▶ **BRIEF**:
Among the records below, find the line that has "## what timing repair did"; from there, give the lines again exactly, and stop after the line that has "o21ai_1 0.79, inv_1 0.69".

▶ **ENTRIES SUPPLIED**:

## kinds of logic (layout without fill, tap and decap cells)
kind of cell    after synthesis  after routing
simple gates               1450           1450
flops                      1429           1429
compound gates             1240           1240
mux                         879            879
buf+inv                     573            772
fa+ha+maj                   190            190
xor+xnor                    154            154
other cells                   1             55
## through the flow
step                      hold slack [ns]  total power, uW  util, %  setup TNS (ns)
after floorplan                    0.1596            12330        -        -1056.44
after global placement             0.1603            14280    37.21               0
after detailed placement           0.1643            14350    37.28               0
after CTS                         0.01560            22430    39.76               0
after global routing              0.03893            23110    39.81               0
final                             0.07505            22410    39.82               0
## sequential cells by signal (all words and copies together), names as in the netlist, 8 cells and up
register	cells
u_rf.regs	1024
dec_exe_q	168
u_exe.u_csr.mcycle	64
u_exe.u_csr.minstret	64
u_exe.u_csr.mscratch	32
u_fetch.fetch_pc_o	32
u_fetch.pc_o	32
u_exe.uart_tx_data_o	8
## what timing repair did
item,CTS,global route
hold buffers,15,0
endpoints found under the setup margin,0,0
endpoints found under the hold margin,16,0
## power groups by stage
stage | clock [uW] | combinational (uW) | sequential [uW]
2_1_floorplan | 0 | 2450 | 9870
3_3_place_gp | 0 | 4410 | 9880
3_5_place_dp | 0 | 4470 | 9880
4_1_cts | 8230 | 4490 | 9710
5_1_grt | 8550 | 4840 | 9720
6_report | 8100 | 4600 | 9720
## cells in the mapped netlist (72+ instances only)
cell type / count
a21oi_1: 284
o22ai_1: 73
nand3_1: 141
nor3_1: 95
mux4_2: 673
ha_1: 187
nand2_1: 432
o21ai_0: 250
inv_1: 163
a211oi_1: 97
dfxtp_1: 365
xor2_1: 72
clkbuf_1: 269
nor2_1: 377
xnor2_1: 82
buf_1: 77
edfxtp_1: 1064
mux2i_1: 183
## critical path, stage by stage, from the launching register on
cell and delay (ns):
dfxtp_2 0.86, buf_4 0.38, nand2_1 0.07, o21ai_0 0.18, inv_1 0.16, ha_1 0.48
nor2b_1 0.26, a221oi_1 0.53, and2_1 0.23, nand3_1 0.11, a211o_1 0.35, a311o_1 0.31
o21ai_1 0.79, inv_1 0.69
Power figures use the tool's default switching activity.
--- src/verilog/mips_consts.svh ---
`ifndef MIPS_CONSTS_SVH
`define MIPS_CONSTS_SVH

`define WORD_W    32            // data and address width
`define REG_AW    5             // register number width
`define RESET_PC  32'h0000_3000 // first fetch address
`define NOP_INSTR 32'h0000_0000 // bubble, decodes as no write

// instruction field positions
`define OP_HI  31
`define OP_LO  26
`define RS_HI  25
`define RS_LO  21
`define RT_HI  20
`define RT_LO  16
`define RD_HI  15
`define RD_LO  11
`define FN_HI  5
`define FN_LO  0
`define IMM_HI 15
`define IMM_LO 0

`endif

--- src/verilog/mipsIsaPkg.sv ---
`default_nettype none
`include "mips_consts.svh"

package mipsIsaPkg;

    typedef logic [`WORD_W-1:0] wordT;
    typedef logic [`REG_AW-1:0] regAddrT;

    // primary opcode field
    typedef enum logic [5:0] {
        opSpecial = 6'h00,  // R-type, see funct
        opBeq     = 6'h04,
        opOri     = 6'h0d,
        opLui     = 6'h0f,
        opLw      = 6'h23,
        opSw      = 6'h2b
    } opcodeT;

    // funct field of opSpecial
    typedef enum logic [5:0] {
        fnAddu = 6'h21,
        fnSubu = 6'h23,
        fnAnd  = 6'h24,
        fnOr   = 6'h25,
        fnSlt  = 6'h2a
    } functT;

    typedef enum logic [2:0] {
        aluAdd,
        aluSub,
        aluAnd,
        aluOr,
        aluSlt,   // signed compare
        aluPassB  // lui goes through here
    } aluOpT;

endpackage

`default_nettype wire

--- src/verilog/pipePkg.sv ---
`default_nettype none
`include "mips_consts.svh"

package pipePkg;

    // where the written value comes from, wdNone means no write
    typedef enum logic [1:0] {
        wdNone = 2'd0,
        wdAlu  = 2'd1,
        wdMem  = 2'd2,
        wdExt  = 2'd3   // ready already in E
    } wdSrcT;

    typedef enum logic [1:0] {
        fwdReg   = 2'd0,  // register file value
        fwdFromE = 2'd1,
        fwdFromM = 2'd2,
        fwdFromW = 2'd3
    } fwdSelT;

    typedef logic [1:0] hazTimeT;

    ////////////////////////////////////////////////////////////
    // use times, cycles until the operand is needed
    ////////////////////////////////////////////////////////////
    localparam hazTimeT tUseBranch = 2'd0;
    localparam hazTimeT tUseAlu    = 2'd1;
    localparam hazTimeT tUseStore  = 2'd2;
    localparam hazTimeT tUseNone   = 2'd3;  // never stalls

    // new times, counted from the E stage
    localparam hazTimeT tNewNow  = 2'd0;
    localparam hazTimeT tNewAlu  = 2'd1;
    localparam hazTimeT tNewLoad = 2'd2;

endpackage

`default_nettype wire

--- src/verilog/executeStage.sv ---
`timescale 1ns/1ps
`default_nettype none
`include "mips_consts.svh"

module executeStage import mipsIsaPkg::*, pipePkg::*; (
    input  logic    clk,
    input  logic    rstN,
    input  logic    stall,
    input  wordT    dInstr,
    input  wordT    dPc,
    input  wordT    rdDataA,
    input  wordT    rdDataB,
    input  fwdSelT  dFwdRs,
    input  fwdSelT  dFwdRt,
    input  fwdSelT  eFwdRs,
    input  fwdSelT  eFwdRt,
    input  wordT    mFwdData,
    input  wordT    wFwdData,
    output logic    branchTaken,
    output wordT    branchTarget,
    output regAddrT dRs,
    output regAddrT dRt,
    output regAddrT eRs,
    output regAddrT eRt,
    output regAddrT eDest,
    output hazTimeT dUseRs,
    output hazTimeT dUseRt,
    output hazTimeT eNew,
    output wordT    mInstr,
    output wordT    mPc,
    output wordT    mAlu,
    output wordT    mStoreData
);

    logic [15:0] dImm, eImm;
    logic        dIsBeq, eUseImm;
    wordT        dRsVal, dRtVal, eInstr, ePc, eRsReg, eRtReg;
    wordT        eRsVal, eRtVal, eExt, eFwdData, aluB, aluOut;
    aluOpT       eAluOp;
    wdSrcT       eWdSrc;

    function automatic wordT pickOperand(input fwdSelT sel, input wordT regVal,
                                         input wordT eVal, input wordT mVal,
                                         input wordT wVal);
        case (sel)
            fwdFromE: return eVal;
            fwdFromM: return mVal;
            fwdFromW: return wVal;
            default:  return regVal;
        endcase
    endfunction

    ////////////////////////////////////////////////////////////
    // decode side, beq resolves here
    ////////////////////////////////////////////////////////////
    instrDecoder dDec (
        .instr(dInstr), .rs(dRs), .rt(dRt), .dest(), .imm(dImm), .aluOp(),
        .useImm(), .wdSrc(), .isBeq(dIsBeq), .isStore(), .useRs(dUseRs),
        .useRt(dUseRt), .newTime()
    );

    assign dRsVal = pickOperand(dFwdRs, rdDataA, eFwdData, mFwdData, wFwdData);
    assign dRtVal = pickOperand(dFwdRt, rdDataB, eFwdData, mFwdData, wFwdData);

    assign branchTaken  = dIsBeq && (dRsVal == dRtVal);
    assign branchTarget = dPc + 32'd4 + {{14{dImm[15]}}, dImm, 2'b00};

    // D/E register, bubble on stall
    always_ff @(posedge clk or negedge rstN) begin
        if (!rstN) begin
            eInstr <= `NOP_INSTR;
            ePc    <= '0;
        end else begin
            eInstr <= stall ? `NOP_INSTR : dInstr;
            ePc    <= stall ? '0 : dPc;
        end
    end

    always_ff @(posedge clk) begin
        eRsReg <= dRsVal;
        eRtReg <= dRtVal;
    end

    ////////////////////////////////////////////////////////////
    // execute
    ////////////////////////////////////////////////////////////
    instrDecoder eDec (
        .instr(eInstr), .rs(eRs), .rt(eRt), .dest(eDest), .imm(eImm), .aluOp(eAluOp),
        .useImm(eUseImm), .wdSrc(eWdSrc), .isBeq(), .isStore(), .useRs(),
        .useRt(), .newTime(eNew)
    );

    // lui upper half, ori zero-extends, lw/sw sign-extend
    assign eExt = (eAluOp == aluPassB) ? {eImm, 16'h0000} :
                  (eAluOp == aluOr)    ? {16'h0000, eImm} :
                                         {{16{eImm[15]}}, eImm};
    assign eFwdData = (eWdSrc == wdExt) ? eExt : '0;  // only lui is ready in E

    assign eRsVal = pickOperand(eFwdRs, eRsReg, eFwdData, mFwdData, wFwdData);
    assign eRtVal = pickOperand(eFwdRt, eRtReg, eFwdData, mFwdData, wFwdData);
    assign aluB   = eUseImm ? eExt : eRtVal;

    always_comb begin
        case (eAluOp)
            aluSub:   aluOut = eRsVal - aluB;
            aluAnd:   aluOut = eRsVal & aluB;
            aluOr:    aluOut = eRsVal | aluB;
            aluSlt:   aluOut = {31'd0, $signed(eRsVal) < $signed(aluB)};
            aluPassB: aluOut = aluB;
            default:  aluOut = eRsVal + aluB;
        endcase
    end

    // E/M register
    always_ff @(posedge clk or negedge rstN) begin
        if (!rstN) begin
            mInstr <= `NOP_INSTR;
            mPc    <= '0;
        end else begin
            mInstr <= eInstr;
            mPc    <= ePc;
        end
    end

    always_ff @(posedge clk) begin
        mAlu       <= aluOut;
        mStoreData <= eRtVal;  // may still be fixed up from W in M
    end

endmodule

`default_nettype wire

--- src/verilog/fetchStage.sv ---
`timescale 1ns/1ps
`default_nettype none
`include "mips_consts.svh"

module fetchStage import mipsIsaPkg::*; (
    input  logic clk,
    input  logic rstN,
    input  logic stall,
    input  logic branchTaken,
    input  wordT branchTarget,
    input  wordT instrData,
    output wordT instrAddr,
    output wordT dInstr,
    output wordT dPc
);

    wordT pc;
    wordT nextPc;

    // beq resolves in D, the slot after it is already being fetched
    assign nextPc = branchTaken ? branchTarget : pc + 32'd4;
    assign instrAddr = pc;

    always_ff @(posedge clk or negedge rstN) begin
        if (!rstN) begin
            pc <= `RESET_PC;
        end else if (!stall) begin
            pc <= nextPc;
        end
    end

    ////////////////////////////////////////////////////////////
    // F/D register
    ////////////////////////////////////////////////////////////
    always_ff @(posedge clk or negedge rstN) begin
        if (!rstN) begin
            dInstr <= `NOP_INSTR;
            dPc    <= '0;
        end else if (!stall) begin
            dInstr <= instrData;  // held, not cleared, on stall
            dPc    <= pc;
        end
    end

endmodule

`default_nettype wire

--- src/verilog/hazardUnit.sv ---
`timescale 1ns/1ps
`default_nettype none
`include "mips_consts.svh"

module hazardUnit import mipsIsaPkg::*, pipePkg::*; (
    input  regAddrT dRs,
    input  regAddrT dRt,
    input  hazTimeT dUseRs,
    input  hazTimeT dUseRt,
    input  regAddrT eDest,
    input  regAddrT mDest,
    input  regAddrT wDest,
    input  hazTimeT eNew,
    input  hazTimeT mNew,
    input  regAddrT eRs,
    input  regAddrT eRt,
    output logic    stall,
    output fwdSelT  dFwdRs,
    output fwdSelT  dFwdRt,
    output fwdSelT  eFwdRs,
    output fwdSelT  eFwdRt
);

    // operand not ready in time, nearest producer decides
    function automatic logic srcStall(input regAddrT src, input hazTimeT useT);
        if (src == '0)        return 1'b0;
        else if (src == eDest) return useT < eNew;
        else if (src == mDest) return useT < mNew;
        else                   return 1'b0;
    endfunction

    function automatic fwdSelT dSel(input regAddrT src);
        if (src == '0)         return fwdReg;
        else if (src == eDest) return fwdFromE;
        else if (src == mDest) return fwdFromM;
        else                   return fwdReg;  // W covered by regFile bypass
    endfunction

    function automatic fwdSelT eSel(input regAddrT src);
        if (src == '0)         return fwdReg;
        else if (src == mDest) return fwdFromM;
        else if (src == wDest) return fwdFromW;
        else                   return fwdReg;
    endfunction

    assign stall  = srcStall(dRs, dUseRs) | srcStall(dRt, dUseRt);
    assign dFwdRs = dSel(dRs);
    assign dFwdRt = dSel(dRt);
    assign eFwdRs = eSel(eRs);
    assign eFwdRt = eSel(eRt);

endmodule

`default_nettype wire

--- src/verilog/instrDecoder.sv ---
`timescale 1ns/1ps
`default_nettype none
`include "mips_consts.svh"

module instrDecoder import mipsIsaPkg::*, pipePkg::*; (
    input  wordT        instr,
    output regAddrT     rs,
    output regAddrT     rt,
    output regAddrT     dest,
    output logic [15:0] imm,
    output aluOpT       aluOp,
    output logic        useImm,
    output wdSrcT       wdSrc,
    output logic        isBeq,
    output logic        isStore,
    output hazTimeT     useRs,
    output hazTimeT     useRt,
    output hazTimeT     newTime
);

    opcodeT  op;
    functT   fn;
    regAddrT rd;
    aluOpT   rAluOp;
    logic    fnKnown;

    assign op  = opcodeT'(instr[`OP_HI:`OP_LO]);
    assign fn  = functT'(instr[`FN_HI:`FN_LO]);
    assign rs  = instr[`RS_HI:`RS_LO];
    assign rt  = instr[`RT_HI:`RT_LO];
    assign rd  = instr[`RD_HI:`RD_LO];
    assign imm = instr[`IMM_HI:`IMM_LO];

    // R-type function map
    always_comb begin
        fnKnown = 1'b1;
        case (fn)
            fnAddu:  rAluOp = aluAdd;
            fnSubu:  rAluOp = aluSub;
            fnAnd:   rAluOp = aluAnd;
            fnOr:    rAluOp = aluOr;
            fnSlt:   rAluOp = aluSlt;
            default: begin
                rAluOp  = aluAdd;
                fnKnown = 1'b0;  // includes the all-zero nop
            end
        endcase
    end

    always_comb begin
        // default is a bubble
        dest    = '0;
        aluOp   = aluAdd;
        useImm  = 1'b0;
        wdSrc   = wdNone;
        isBeq   = 1'b0;
        isStore = 1'b0;
        useRs   = tUseNone;
        useRt   = tUseNone;
        newTime = tNewNow;
        case (op)
            opSpecial: begin
                if (fnKnown) begin
                    dest    = rd;
                    aluOp   = rAluOp;
                    wdSrc   = wdAlu;
                    useRs   = tUseAlu;
                    useRt   = tUseAlu;
                    newTime = tNewAlu;
                end
            end
            opOri: begin
                dest    = rt;
                aluOp   = aluOr;
                useImm  = 1'b1;
                wdSrc   = wdAlu;
                useRs   = tUseAlu;
                newTime = tNewAlu;
            end
            opLui: begin
                dest   = rt;
                aluOp  = aluPassB;
                useImm = 1'b1;
                wdSrc  = wdExt;  // value known in E
            end
            opLw: begin
                dest    = rt;
                useImm  = 1'b1;
                wdSrc   = wdMem;
                useRs   = tUseAlu;
                newTime = tNewLoad;
            end
            opSw: begin
                useImm  = 1'b1;
                isStore = 1'b1;
                useRs   = tUseAlu;
                useRt   = tUseStore;  // data needed only in M
            end
            opBeq: begin
                isBeq = 1'b1;
                useRs = tUseBranch;
                useRt = tUseBranch;
            end
            default: ;
        endcase
    end

endmodule

`default_nettype wire

--- src/verilog/memWriteback.sv ---
`timescale 1ns/1ps
`default_nettype none
`include "mips_consts.svh"

module memWriteback import mipsIsaPkg::*, pipePkg::*; (
    input  logic    clk,
    input  logic    rstN,
    input  wordT    mInstr,
    input  wordT    mPc,
    input  wordT    mAlu,
    input  wordT    mStoreData,
    input  wordT    dataRdata,
    output wordT    dataAddr,
    output wordT    dataWdata,
    output logic    dataWe,
    output regAddrT mDest,
    output hazTimeT mNew,
    output wordT    mFwdData,
    output logic    wbWe,
    output regAddrT wbAddr,
    output wordT    wbData,
    output wordT    wbPc
);

    regAddrT mRt;
    logic    mIsStore;
    hazTimeT mNewTime;
    wordT    wInstr, wAlu, wMem;
    wdSrcT   wWdSrc;

    instrDecoder mDec (
        .instr(mInstr), .rs(), .rt(mRt), .dest(mDest), .imm(), .aluOp(),
        .useImm(), .wdSrc(), .isBeq(), .isStore(mIsStore), .useRs(),
        .useRt(), .newTime(mNewTime)
    );

    // one cycle less to go than in E
    assign mNew     = (mNewTime == 2'd0) ? 2'd0 : mNewTime - 2'd1;
    assign mFwdData = mAlu;  // ALU and lui results

    ////////////////////////////////////////////////////////////
    // data bus
    ////////////////////////////////////////////////////////////
    assign dataAddr  = mAlu;
    assign dataWe    = mIsStore;
    assign dataWdata = (wbWe && mRt != '0 && mRt == wbAddr) ? wbData : mStoreData;

    // M/W register
    always_ff @(posedge clk or negedge rstN) begin
        if (!rstN) begin
            wInstr <= `NOP_INSTR;
            wbPc   <= '0;
        end else begin
            wInstr <= mInstr;
            wbPc   <= mPc;
        end
    end

    always_ff @(posedge clk) begin
        wAlu <= mAlu;
        wMem <= dataRdata;
    end

    instrDecoder wDec (
        .instr(wInstr), .rs(), .rt(), .dest(wbAddr), .imm(), .aluOp(),
        .useImm(), .wdSrc(wWdSrc), .isBeq(), .isStore(), .useRs(),
        .useRt(), .newTime()
    );

    assign wbWe   = (wWdSrc != wdNone);
    assign wbData = (wWdSrc == wdMem) ? wMem : wAlu;

endmodule

`default_nettype wire

--- src/verilog/mips.sv ---
`timescale 1ns/1ps
`default_nettype none
`include "mips_consts.svh"

module mips import mipsIsaPkg::*, pipePkg::*; (
    input  logic    clk,
    input  logic    rstN,
    output wordT    instrAddr,
    input  wordT    instrData,
    output wordT    dataAddr,
    output wordT    dataWdata,
    output logic    dataWe,
    input  wordT    dataRdata,
    output logic    wbWe,
    output regAddrT wbAddr,
    output wordT    wbData,
    output wordT    wbPc
);

    logic    stall, branchTaken;
    wordT    branchTarget, dInstr, dPc, rdDataA, rdDataB;
    wordT    mInstr, mPc, mAlu, mStoreData, mFwdData, wFwdData;
    regAddrT dRs, dRt, eRs, eRt, eDest, mDest;
    hazTimeT dUseRs, dUseRt, eNew, mNew;
    fwdSelT  dFwdRs, dFwdRt, eFwdRs, eFwdRt;

    assign wFwdData = wbData;  // W value feeds back to the E muxes

    ////////////////////////////////////////////////////////////
    // input side
    ////////////////////////////////////////////////////////////
    fetchStage fetch (.*);

    ////////////////////////////////////////////////////////////
    // processing
    ////////////////////////////////////////////////////////////
    regFile grf (
        .clk(clk), .rstN(rstN), .rdAddrA(dRs), .rdAddrB(dRt),
        .wrAddr(wbAddr), .wrEn(wbWe), .wrData(wbData),
        .rdDataA(rdDataA), .rdDataB(rdDataB)
    );

    hazardUnit hazard (.wDest(wbAddr), .*);

    executeStage exec (.*);

    ////////////////////////////////////////////////////////////
    // output side
    ////////////////////////////////////////////////////////////
    memWriteback memWb (.*);

endmodule

`default_nettype wire

--- src/verilog/regFile.sv ---
`timescale 1ns/1ps
`default_nettype none
`include "mips_consts.svh"

module regFile import mipsIsaPkg::*; (
    input  logic    clk,
    input  logic    rstN,
    input  regAddrT rdAddrA,
    input  regAddrT rdAddrB,
    input  regAddrT wrAddr,
    input  logic    wrEn,
    input  wordT    wrData,
    output wordT    rdDataA,
    output wordT    rdDataB
);

    localparam int NumRegs = 1 << `REG_AW;

    wordT regs [1:NumRegs-1];  // $0 is not stored

    always_ff @(posedge clk or negedge rstN) begin
        if (!rstN) begin
            for (int i = 1; i < NumRegs; i++) begin
                regs[i] <= '0;
            end
        end else if (wrEn && wrAddr != '0) begin
            regs[wrAddr] <= wrData;
        end
    end

    // W write in the same cycle shows up on the read ports
    always_comb begin
        if (rdAddrA == '0)                     rdDataA = '0;
        else if (wrEn && wrAddr == rdAddrA)    rdDataA = wrData;
        else                                   rdDataA = regs[rdAddrA];

        if (rdAddrB == '0)                     rdDataB = '0;
        else if (wrEn && wrAddr == rdAddrB)    rdDataB = wrData;
        else                                   rdDataB = regs[rdAddrB];
    end

endmodule

`default_nettype wire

▶ **RESULT**:
## what timing repair did
item,CTS,global route
hold buffers,15,0
endpoints found under the setup margin,0,0
endpoints found under the hold margin,16,0
## power groups by stage
stage | clock [uW] | combinational (uW) | sequential [uW]
2_1_floorplan | 0 | 2450 | 9870
3_3_place_gp | 0 | 4410 | 9880
3_5_place_dp | 0 | 4470 | 9880
4_1_cts | 8230 | 4490 | 9710
5_1_grt | 8550 | 4840 | 9720
6_report | 8100 | 4600 | 9720
## cells in the mapped netlist (72+ instances only)
cell type / count
a21oi_1: 284
o22ai_1: 73
nand3_1: 141
nor3_1: 95
mux4_2: 673
ha_1: 187
nand2_1: 432
o21ai_0: 250
inv_1: 163
a211oi_1: 97
dfxtp_1: 365
xor2_1: 72
clkbuf_1: 269
nor2_1: 377
xnor2_1: 82
buf_1: 77
edfxtp_1: 1064
mux2i_1: 183
## critical path, stage by stage, from the launching register on
cell and delay (ns):
dfxtp_2 0.86, buf_4 0.38, nand2_1 0.07, o21ai_0 0.18, inv_1 0.16, ha_1 0.48
nor2b_1 0.26, a221oi_1 0.53, and2_1 0.23, nand3_1 0.11, a211o_1 0.35, a311o_1 0.31
o21ai_1 0.79, inv_1 0.69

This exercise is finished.